The Fall, Season 3 (Finale)
Sometimes, when you think of or see someone at home drinking alone, it elicits a judgmental reaction...oh they’re drinking alone, because they don’t have anyone in their life to drink with. And, to an extent, that’s true for Gillian Anderson’s Stella Gibson. She’s a tough as nails inspector, who has as little time for anyone else’s bullshit as the great Emily Gilmore. But unlike that timeless, uplifting parting shot of Emily, the third season of The Fall ends with Stella Gibson exhausted, bent, and broken. She’s returned home for the first time in months after the her Belfast Strangler case takes a tragic turn. She’s in mourning. She stares at her glass of wine, looking for the answers she thought she had. But the best she can hope for is that the wine, even for a moment, can take away the bit of this disappointment and blur the memory of a terrible day.
Aquarius
Has there been any scene this year as joyous as Clara (Sonia Braga) cutting loose in her apartment? In an effort to block out the noise of a party in the apartment above her’s, Clara pops open a bottle of wine, puts on a record, and lets down her hair. She means business. The potent, lustful combination of wine and jazz takes control of her body. She dances and pours, dances and pours. She loses all sense of abandon and even calls in a male escort to join her debauchery. She’s wine emboldens and lifts her. Up until this moment, we’ve seen her tireless spirit tested by outside forces just waiting to take her down. But here her steely exterior gives way to a gleeful, exuberant woman, the wine reviving a the sense of exhilaration that comes when you remember just how lucky you are to be alive.
Jackie
A distraught Jackie Kennedy (Natalie Portman) decides to indulge herself in a retrospective fashion show, modeling some of her most memorable looks while packing for her move out of the White House. Jackie proves herself a champion drinker, sipping, chugging, and guzzling wine, bourbon, and anything else she can get her hands on. And why not? It would have been such a hassle to pack all those bottles.

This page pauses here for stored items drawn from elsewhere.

## config.mk

```make
export PLATFORM = sky130hd
export DESIGN_NAME = cache_refill_ctrl_flat
export DESIGN_NICKNAME = d
export VERILOG_FILES = /design/src/rtl/cache_refill_ctrl_if.sv /design/src/rtl/cache_refill_ctrl.sv /design/src/flat_wrapper.sv
export SDC_FILE = /design/constraint.sdc
export NUM_CORES = 1
export LEC_CHECK = 0
export ABC_AREA = 0
export CAP_MARGIN = 20
export CELL_PAD_IN_SITES_DETAIL_PLACEMENT = 1
export CELL_PAD_IN_SITES_GLOBAL_PLACEMENT = 1
export CORE_MARGIN = 3
export CORE_UTILIZATION = 32
export DETAILED_ROUTE_END_ITERATION = 10
export PLACE_DENSITY = 0.94
export SKIP_LAST_GASP = 1
export SLEW_MARGIN = 15
export SYNTH_ARGS = -nofsm -noshare
export SYNTH_HDL_FRONTEND = slang
export SYNTH_SLANG_ARGS = --single-unit
```

## constraint.sdc

```tcl
create_clock -name clk_i -period 2.3 [get_ports clk_i]
set_clock_uncertainty 0.05 [all_clocks]
set_input_delay 0.46 -clock clk_i [delete_from_list [all_inputs] [get_ports clk_i]]
set_output_delay 0.46 -clock clk_i [all_outputs]
set_load 0.05 [all_outputs]
```
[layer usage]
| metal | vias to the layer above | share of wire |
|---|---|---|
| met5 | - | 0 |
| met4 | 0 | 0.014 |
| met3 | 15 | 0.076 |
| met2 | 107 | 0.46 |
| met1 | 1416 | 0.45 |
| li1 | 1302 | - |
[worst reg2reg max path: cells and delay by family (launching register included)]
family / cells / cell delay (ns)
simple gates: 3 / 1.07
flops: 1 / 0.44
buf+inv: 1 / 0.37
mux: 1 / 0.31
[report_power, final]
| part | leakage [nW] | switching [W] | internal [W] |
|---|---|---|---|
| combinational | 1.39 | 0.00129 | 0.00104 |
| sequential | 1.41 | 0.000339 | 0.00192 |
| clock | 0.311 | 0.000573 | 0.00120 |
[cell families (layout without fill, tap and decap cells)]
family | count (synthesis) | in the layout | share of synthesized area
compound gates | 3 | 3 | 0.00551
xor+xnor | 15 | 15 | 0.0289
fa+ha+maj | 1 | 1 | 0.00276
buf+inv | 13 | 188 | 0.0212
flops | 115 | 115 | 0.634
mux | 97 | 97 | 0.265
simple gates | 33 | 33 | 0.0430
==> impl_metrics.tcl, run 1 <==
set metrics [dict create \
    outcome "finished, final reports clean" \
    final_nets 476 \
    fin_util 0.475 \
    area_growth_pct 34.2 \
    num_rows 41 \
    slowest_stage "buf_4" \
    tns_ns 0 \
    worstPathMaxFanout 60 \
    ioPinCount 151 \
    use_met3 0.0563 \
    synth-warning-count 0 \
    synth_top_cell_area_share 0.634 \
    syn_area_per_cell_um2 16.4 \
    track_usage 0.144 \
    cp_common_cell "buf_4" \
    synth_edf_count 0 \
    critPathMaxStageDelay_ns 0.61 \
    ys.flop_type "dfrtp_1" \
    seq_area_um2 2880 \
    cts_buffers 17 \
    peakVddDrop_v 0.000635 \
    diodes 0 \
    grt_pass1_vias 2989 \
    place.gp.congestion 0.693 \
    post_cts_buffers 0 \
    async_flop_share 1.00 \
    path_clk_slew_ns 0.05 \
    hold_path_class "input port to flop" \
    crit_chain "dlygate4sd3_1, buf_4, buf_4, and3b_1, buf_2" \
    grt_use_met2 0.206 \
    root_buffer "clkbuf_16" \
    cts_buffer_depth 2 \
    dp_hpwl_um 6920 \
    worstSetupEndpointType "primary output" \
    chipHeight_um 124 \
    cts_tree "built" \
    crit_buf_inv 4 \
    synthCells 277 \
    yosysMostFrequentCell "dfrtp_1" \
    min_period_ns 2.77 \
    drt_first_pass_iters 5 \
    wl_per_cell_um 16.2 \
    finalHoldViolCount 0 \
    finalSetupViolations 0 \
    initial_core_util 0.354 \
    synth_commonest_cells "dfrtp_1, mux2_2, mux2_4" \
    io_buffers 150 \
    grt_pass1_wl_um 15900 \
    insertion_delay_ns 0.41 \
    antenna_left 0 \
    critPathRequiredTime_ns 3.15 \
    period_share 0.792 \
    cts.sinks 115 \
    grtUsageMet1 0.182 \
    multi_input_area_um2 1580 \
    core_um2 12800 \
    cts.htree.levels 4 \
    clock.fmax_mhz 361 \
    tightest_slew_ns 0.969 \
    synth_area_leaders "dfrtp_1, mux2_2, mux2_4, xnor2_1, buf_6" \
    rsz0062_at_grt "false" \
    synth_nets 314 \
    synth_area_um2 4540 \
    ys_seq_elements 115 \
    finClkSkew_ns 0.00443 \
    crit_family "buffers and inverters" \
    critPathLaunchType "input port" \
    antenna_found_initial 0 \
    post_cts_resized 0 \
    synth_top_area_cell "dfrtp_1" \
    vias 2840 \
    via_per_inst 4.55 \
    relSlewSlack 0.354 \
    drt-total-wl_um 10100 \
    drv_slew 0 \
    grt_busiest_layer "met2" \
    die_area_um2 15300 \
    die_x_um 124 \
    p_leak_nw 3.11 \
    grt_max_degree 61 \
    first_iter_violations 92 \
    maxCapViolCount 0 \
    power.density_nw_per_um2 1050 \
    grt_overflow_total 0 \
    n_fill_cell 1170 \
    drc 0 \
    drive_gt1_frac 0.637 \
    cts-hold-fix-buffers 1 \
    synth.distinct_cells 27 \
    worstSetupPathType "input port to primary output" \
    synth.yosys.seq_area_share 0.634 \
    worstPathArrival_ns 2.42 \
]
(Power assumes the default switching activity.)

And a special shout out to two more of 2016’s champion drinkers...
Amy Adams in Nocturnal Animals
I can only remember a few scenes where Susan Morrow (Amy Adams) doesn’t have a drink in hand. She makes reading look like a fraternity-level drinking game. But, nothing quite matches the hours she spends drinking, forlornly, in the film’s final scene. At first it seemed unrealistic that she would sit alone all that time and not pretend to be occupied with her phone (like any real human), but perhaps she drank herself into such a stupor that the screen was too dizzying to look at? Props to her for managing to look that poised with that high a BAC.
Melanie Lynskey in The Intervention
Who hasn’t imbibed a little (a lot?) when preparing for an awkward conversation with a loved one? Throughout the aptly named The Intervention, Melanie Lynskey’s Annie drinks her weight in wine (at least). As the film progresses, we learn more about Annie’s history with alcohol and learn she drinks as a way to cope with a life she no longer wants to live.
Cheers to you, readers! We'd love to hear about your favorite drinking scenes this year - fun, serious, or anywhere in between. Who is your favorite lady lush?